When it was time for me to go to Campus Preview at Seattle Pacific, I arranged to stay in the dorm with Sue and her roommate Kathy. After breakfast Saturday morning Sue sat at her desk and systematically polished off her homework, closed her books and was ready for some fun. I was dumbstruck! In all my life that approach had never once occurred to me. I still pull out that memory and examine it when I need inspiration to get my work done before the fun stuff.

She and Rod married in 1974. Her friend Lola created two enormous banners for the sanctuary with the words of Jeremiah:29:11: "For I know the plans I have for you," declares the Lord, "plans for welfare and not for calamity, to give you a future and a hope." I have loved that verse ever since.
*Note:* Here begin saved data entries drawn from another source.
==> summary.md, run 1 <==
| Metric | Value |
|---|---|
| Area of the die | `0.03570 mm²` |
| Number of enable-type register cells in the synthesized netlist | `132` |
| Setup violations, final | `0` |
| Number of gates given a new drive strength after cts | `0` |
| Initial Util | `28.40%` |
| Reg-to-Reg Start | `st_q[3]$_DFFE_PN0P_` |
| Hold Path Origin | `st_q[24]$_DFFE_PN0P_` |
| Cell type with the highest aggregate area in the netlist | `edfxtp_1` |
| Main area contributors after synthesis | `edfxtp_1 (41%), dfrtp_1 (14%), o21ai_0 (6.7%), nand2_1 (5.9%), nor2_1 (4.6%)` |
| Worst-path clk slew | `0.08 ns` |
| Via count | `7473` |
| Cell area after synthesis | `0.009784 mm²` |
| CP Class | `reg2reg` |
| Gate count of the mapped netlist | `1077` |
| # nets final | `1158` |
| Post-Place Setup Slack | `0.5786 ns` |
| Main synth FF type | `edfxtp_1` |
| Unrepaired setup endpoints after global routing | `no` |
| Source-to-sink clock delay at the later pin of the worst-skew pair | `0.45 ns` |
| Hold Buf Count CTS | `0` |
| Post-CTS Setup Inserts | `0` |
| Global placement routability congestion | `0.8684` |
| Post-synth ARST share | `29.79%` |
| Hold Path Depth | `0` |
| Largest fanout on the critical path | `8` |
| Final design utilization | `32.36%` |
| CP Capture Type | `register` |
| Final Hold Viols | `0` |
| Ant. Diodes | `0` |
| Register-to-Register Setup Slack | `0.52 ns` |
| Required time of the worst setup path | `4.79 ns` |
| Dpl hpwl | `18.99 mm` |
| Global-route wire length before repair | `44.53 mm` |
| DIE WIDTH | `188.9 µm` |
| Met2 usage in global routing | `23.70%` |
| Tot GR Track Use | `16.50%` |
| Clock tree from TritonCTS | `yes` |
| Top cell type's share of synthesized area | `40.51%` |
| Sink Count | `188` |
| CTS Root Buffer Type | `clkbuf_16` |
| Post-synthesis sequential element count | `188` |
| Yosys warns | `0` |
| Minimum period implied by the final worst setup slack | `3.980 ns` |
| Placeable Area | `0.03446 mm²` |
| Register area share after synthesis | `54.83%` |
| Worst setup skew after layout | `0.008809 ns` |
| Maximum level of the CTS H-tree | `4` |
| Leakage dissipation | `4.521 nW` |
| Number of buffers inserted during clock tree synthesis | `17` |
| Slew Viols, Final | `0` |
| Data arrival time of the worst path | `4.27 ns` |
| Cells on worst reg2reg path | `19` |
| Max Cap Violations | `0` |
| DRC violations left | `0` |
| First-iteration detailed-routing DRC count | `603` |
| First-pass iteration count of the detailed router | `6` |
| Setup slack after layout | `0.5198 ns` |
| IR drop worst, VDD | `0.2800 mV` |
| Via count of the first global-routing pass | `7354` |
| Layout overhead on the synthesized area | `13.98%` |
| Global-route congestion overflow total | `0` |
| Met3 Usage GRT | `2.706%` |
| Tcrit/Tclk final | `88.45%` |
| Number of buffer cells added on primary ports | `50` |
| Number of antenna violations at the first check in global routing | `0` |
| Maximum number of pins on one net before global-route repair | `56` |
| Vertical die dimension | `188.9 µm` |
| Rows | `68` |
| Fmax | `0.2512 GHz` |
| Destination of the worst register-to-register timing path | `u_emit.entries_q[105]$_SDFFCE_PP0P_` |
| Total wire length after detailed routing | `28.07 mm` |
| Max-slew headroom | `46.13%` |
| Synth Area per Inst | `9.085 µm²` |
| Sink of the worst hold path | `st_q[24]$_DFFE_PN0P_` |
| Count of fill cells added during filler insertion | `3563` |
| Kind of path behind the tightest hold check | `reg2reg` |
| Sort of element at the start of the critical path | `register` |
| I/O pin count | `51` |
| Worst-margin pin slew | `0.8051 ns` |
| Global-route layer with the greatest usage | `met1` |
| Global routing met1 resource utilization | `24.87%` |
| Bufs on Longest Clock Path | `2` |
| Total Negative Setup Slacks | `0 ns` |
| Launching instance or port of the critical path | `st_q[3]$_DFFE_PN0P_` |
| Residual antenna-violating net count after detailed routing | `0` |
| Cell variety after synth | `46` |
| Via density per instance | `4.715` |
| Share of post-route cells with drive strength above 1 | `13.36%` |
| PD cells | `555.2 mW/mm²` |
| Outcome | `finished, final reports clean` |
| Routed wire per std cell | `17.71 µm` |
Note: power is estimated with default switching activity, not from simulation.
[config.mk]
export PLATFORM = sky130hd
export DESIGN_NAME = dcq_front
export DESIGN_NICKNAME = d
export VERILOG_FILES = /design/src/hw/rtl/dcq_pkg.sv /design/src/hw/rtl/dcq_front.sv
export SDC_FILE = /design/constraint.sdc
export NUM_CORES = 2
export LEC_CHECK = 0
export ABC_AREA = 1
export BUFFER_PORTS_ARGS = -buffer_cell sky130_fd_sc_hd__buf_4
export CAP_MARGIN = 15
export CELL_PAD_IN_SITES_DETAIL_PLACEMENT = 1
export CELL_PAD_IN_SITES_GLOBAL_PLACEMENT = 1
export CORE_MARGIN = 2
export CORE_UTILIZATION = 35
export CTS_BUF_LIST = sky130_fd_sc_hd__clkbuf_4
export CTS_CLUSTER_SIZE = 28
export DETAILED_ROUTE_END_ITERATION = 7
export PLACE_DENSITY = 0.73
export SETUP_SLACK_MARGIN = 0.02
export SYNTH_ARGS = -nofsm -noshare
export SYNTH_HDL_FRONTEND = slang
export SYNTH_SLANG_ARGS = --single-unit
export TNS_END_PERCENT = 20
[constraint.sdc]
create_clock -name clk -period 11.4 [get_ports clk]
set_input_delay 1.71 -clock clk [delete_from_list [all_inputs] [get_ports clk]]
set_output_delay 1.71 -clock clk [all_outputs]
set_load 0.1 [all_outputs]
After many years with only occasional contact, Sue and I are once again in the same vicinity. She and Rod live just a few miles away, where they built a lovely home that includes a wing for Sue's mom.

In November she had a shock. She awoke to some numbness in her face and hand and before the week was out she was experiencing major twitching. She had developed a very fast growing malignant tumor on her brain, just above her right ear. It was removed and she is making amazing progress. But because of the aggressive nature of the tumor she will begin radiation and chemotherapy this week. It will be late spring before she finishes all her treatments.

Please pray for her as she goes through this process, and pray for her mom and Rod as well. She says the Lord has been faithful in seeing her through, and she knows He is going to be just as faithful in this present battle.